Validation

Once the feature is activated, user-inputs will be examined for potentially harmful content. If such content is encountered, the system will either clean the harmful content or refuse to accept the harmful input and display an error message.

1 Configuration

node.conf

// enables comprehensive validation of input values 
// if set to true. requires tomcat-restart
$FEATURE['validation'] = true; 
// if activated no error reporting occurs instead invalid 
// content is removed silently (LiveEditor only)
$FEATURE["ignoreAntiSamyErrors"] = false;

2 Description

Inputs are not always validated, as implementers must be able to enter arbitrary inputs. Generally, those areas that should be made accessible only to implementers (e.g. Content.Admin, Page-Templates) are not covered by the validation feature. Instead, the permissions should be use to restrict access to these areas.

It is important to keep in mind that validation will be performed for inputs made after the feature has been turned on, but not for inputs entered while the feature was turned off. For this reason it is recommended to examine all existing user-created content for possible XSS attack vectors after turning on the feature.
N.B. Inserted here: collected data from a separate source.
This design comes from an exercise in tuning for small area and a short achievable clock period on the open sky130 flow, not from production work. At most, simulation tests tie the RTL to the original design; equivalence was not proved. For runs 5 and 6, only the layout was checked, not whether the RTL still works. In every run shown here, the design's own scripts or RTL, not TritonCTS, make the clock network. No driver is modelled on the clock port, so clock power and skew are understated where the tree is cut down; a real chip needs a root buffer or a tree. Power is estimated from default activity; no workload was simulated.

File: flow/design.v
module fifo(input [8-1:0]  data_in,
            input write_enb,
            input read,
            output [8-1:0] data_out,
            output reg full,
            output reg empty,
            input clock,
            input reset
           );
    localparam W    = 8;
    localparam ROWS = 32 - 1;            
    localparam G2   = (ROWS + 1) / 2;        
    reg  [W-1:0]    head;                    
    reg  [W-1:0]    mem [0:ROWS-1];
    reg  [3:0]      can;                     
    reg  [8:0]      cbn;                     
    wire [3:0] ca = ~can;
    wire [8:0] cb = ~cbn;
    wire one   = ca[1] & cb[0];              
    wire le1   = empty | one;                
    wire near  = ca[3] & cb[7];              
    genvar g;
    integer k;
    wire [3:0] ca_up = {ca[2:0], ca[3]};
    wire [8:0] cb_up = ca[3] ? {cb[7:0], cb[8]} : cb;
    wire [3:0] ca_dn = {ca[0], ca[3:1]};
    wire [8:0] cb_dn = ca[0] ? {cb[0], cb[8:1]} : cb;
    wire [ROWS-1:0] rsel;
    generate
      for (g = 0; g < ROWS; g = g + 1) begin : rs
        assign rsel[g] = ~(can[(g + 2) % 4] | cbn[(g + 2) / 4]);
      end
    endgenerate
    wire empty_n = ~write_enb & (empty | (read & one));
    wire full_n  = ~read & (full | (write_enb & near));
    wire w     = write_enb & ~full;
    wire r     = read & ~empty;
    wire c_up  = reset & w & ~r;
    wire c_dn  = reset & r & ~w;
    wire c_kp  = reset & ~(w ^ r);
    wire [3:0] can_n = ~(({4{c_kp}} & ca) | ({4{c_up}} & ca_up) |
                         ({4{c_dn}} & ca_dn) | ({4{~reset}} & 4'b0001));
    wire [8:0] cbn_n = ~(({9{c_kp}} & cb) | ({9{c_up}} & cb_up) |
                         ({9{c_dn}} & cb_dn) | ({9{~reset}} & 9'b000000001));
    assign data_out = head;
    wire [W-1:0] pair_n [0:G2-1];
    generate
      for (g = 0; g < G2 - 1; g = g + 1) begin : grp
        fifo_aoi2 #(.W(W)) u_aoi (
          .a0(mem[2*g]),   .s0(rsel[2*g]),
          .a1(mem[2*g+1]), .s1(rsel[2*g+1]),
          .y(pair_n[g]));
      end
    endgenerate
    fifo_nand2 #(.W(W)) u_last (.a(mem[ROWS-1]), .b({W{rsel[ROWS-1]}}), .y(pair_n[G2-1]));
    wire [W-1:0] din_n;
    fifo_nand2 #(.W(W)) u_din (.a(data_in), .b({W{le1}}), .y(din_n));
    wire [W-1:0] quad [0:3];
    wire [W-1:0] half_n [0:1];
    wire [W-1:0] head_d;
    generate
      for (g = 0; g < 4; g = g + 1) begin : q4
        fifo_nand4 #(.W(W)) u_q (.a(pair_n[4*g]), .b(pair_n[4*g+1]),
          .c(pair_n[4*g+2]), .d(pair_n[4*g+3]), .y(quad[g]));
      end
      for (g = 0; g < 2; g = g + 1) begin : h2
        fifo_nor2 #(.W(W)) u_h (.a(quad[2*g]), .b(quad[2*g+1]), .y(half_n[g]));
      end
    endgenerate
    fifo_nand3 #(.W(W)) u_or (.a(half_n[0]), .b(half_n[1]), .c(din_n), .y(head_d));
    always @(posedge clock)
      if (read | empty)
        head <= head_d;
    always @(posedge clock)
      if (w)
       begin
        for (k = ROWS - 1; k > 0; k = k - 1)
          mem[k] <= mem[k-1];
        mem[0] <= data_in;
       end
    always @(posedge clock)
     begin
      can <= can_n;
      cbn <= cbn_n;
     end
    always @(posedge clock)
     begin
      if (~reset)
       begin
        empty <= 1'b1;
        full  <= 1'b0;
       end
      else
       begin
        empty <= empty_n;
        full  <= full_n;
       end
     end
endmodule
The validation feature will work out-of-the-box for inputs such as messages to other users, or folder-names. Validation of edit operations on pages, however, is highly dependent on the tag-type implementation.

3 Validation of page-edit operations

For the purpose of validating edit operations on pages, we separate users into two groups, implementers and editors. The distinction is,that implementers have access to the Content.Admin area, where tag-types can be defined. Editors must not have access to the Content.Admin area.

When we say that a part of a tag-type must not be editable, we mean that the part must not be editable by an editor. An editor is able to edit any parts that are defined as being editable. An Implementer can define whether a part is editable by setting the “editable” checkbox in the part-properties dialog, which can be accessed through the Content.Admin area.

Once the validation feature is turned on, edit operations performed on tags will be validated. The edit operations may be performed from the tag-list, or using the live-editor, or using the new Aloha-Editor – in each case the same form of validation will be done. The content-tag validation will require the tag-type implementation to conform to the following points:

HTML attributes in existing content (templates, tags, tagtypes) must not contain node-tags, with the exception of URL tags (wich have a default part-policy of “any URI”) all parts of tag-types, and only parts of tag-types, have keywords beginning with “part”. Tag-types themselves should not have keywords beginning with “part” page-templates and the “template” and “macros” parts, that are used in conjunction with Overview and Velocity parts, are not editable, and Overview parts are not changeable, and any input entered by editors that is processed by XNL tags and Overview and Velocity tags is performed in a safe manner. No errors will be displayed if these requirements aren’t fulfilled, but these requirements must be fulfilled in order for the validation to be secure.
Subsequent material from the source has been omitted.